---------- Record excerpts ----------

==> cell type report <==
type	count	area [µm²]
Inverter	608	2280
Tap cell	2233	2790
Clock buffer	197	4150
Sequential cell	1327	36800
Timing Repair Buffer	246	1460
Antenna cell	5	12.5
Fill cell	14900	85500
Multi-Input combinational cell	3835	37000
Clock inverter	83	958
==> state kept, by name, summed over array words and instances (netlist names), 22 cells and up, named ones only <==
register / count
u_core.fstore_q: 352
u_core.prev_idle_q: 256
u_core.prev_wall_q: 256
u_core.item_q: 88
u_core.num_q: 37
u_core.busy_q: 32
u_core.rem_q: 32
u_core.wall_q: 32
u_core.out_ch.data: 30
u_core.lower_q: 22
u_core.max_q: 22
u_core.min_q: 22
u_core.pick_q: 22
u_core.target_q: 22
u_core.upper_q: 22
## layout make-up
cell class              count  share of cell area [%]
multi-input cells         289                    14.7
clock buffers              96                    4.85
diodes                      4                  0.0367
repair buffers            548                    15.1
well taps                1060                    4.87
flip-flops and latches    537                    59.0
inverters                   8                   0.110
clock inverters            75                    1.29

----------

■ Requirement
Only the lines above starting at the one containing "u_core.prev_idle_q: 256" and ending at the one containing "cell area [%]", both included, are to be returned, exactly as they read.

■ Response for this exercise
u_core.prev_idle_q: 256
u_core.prev_wall_q: 256
u_core.item_q: 88
u_core.num_q: 37
u_core.busy_q: 32
u_core.rem_q: 32
u_core.wall_q: 32
u_core.out_ch.data: 30
u_core.lower_q: 22
u_core.max_q: 22
u_core.min_q: 22
u_core.pick_q: 22
u_core.target_q: 22
u_core.upper_q: 22
## layout make-up
cell class              count  share of cell area [%]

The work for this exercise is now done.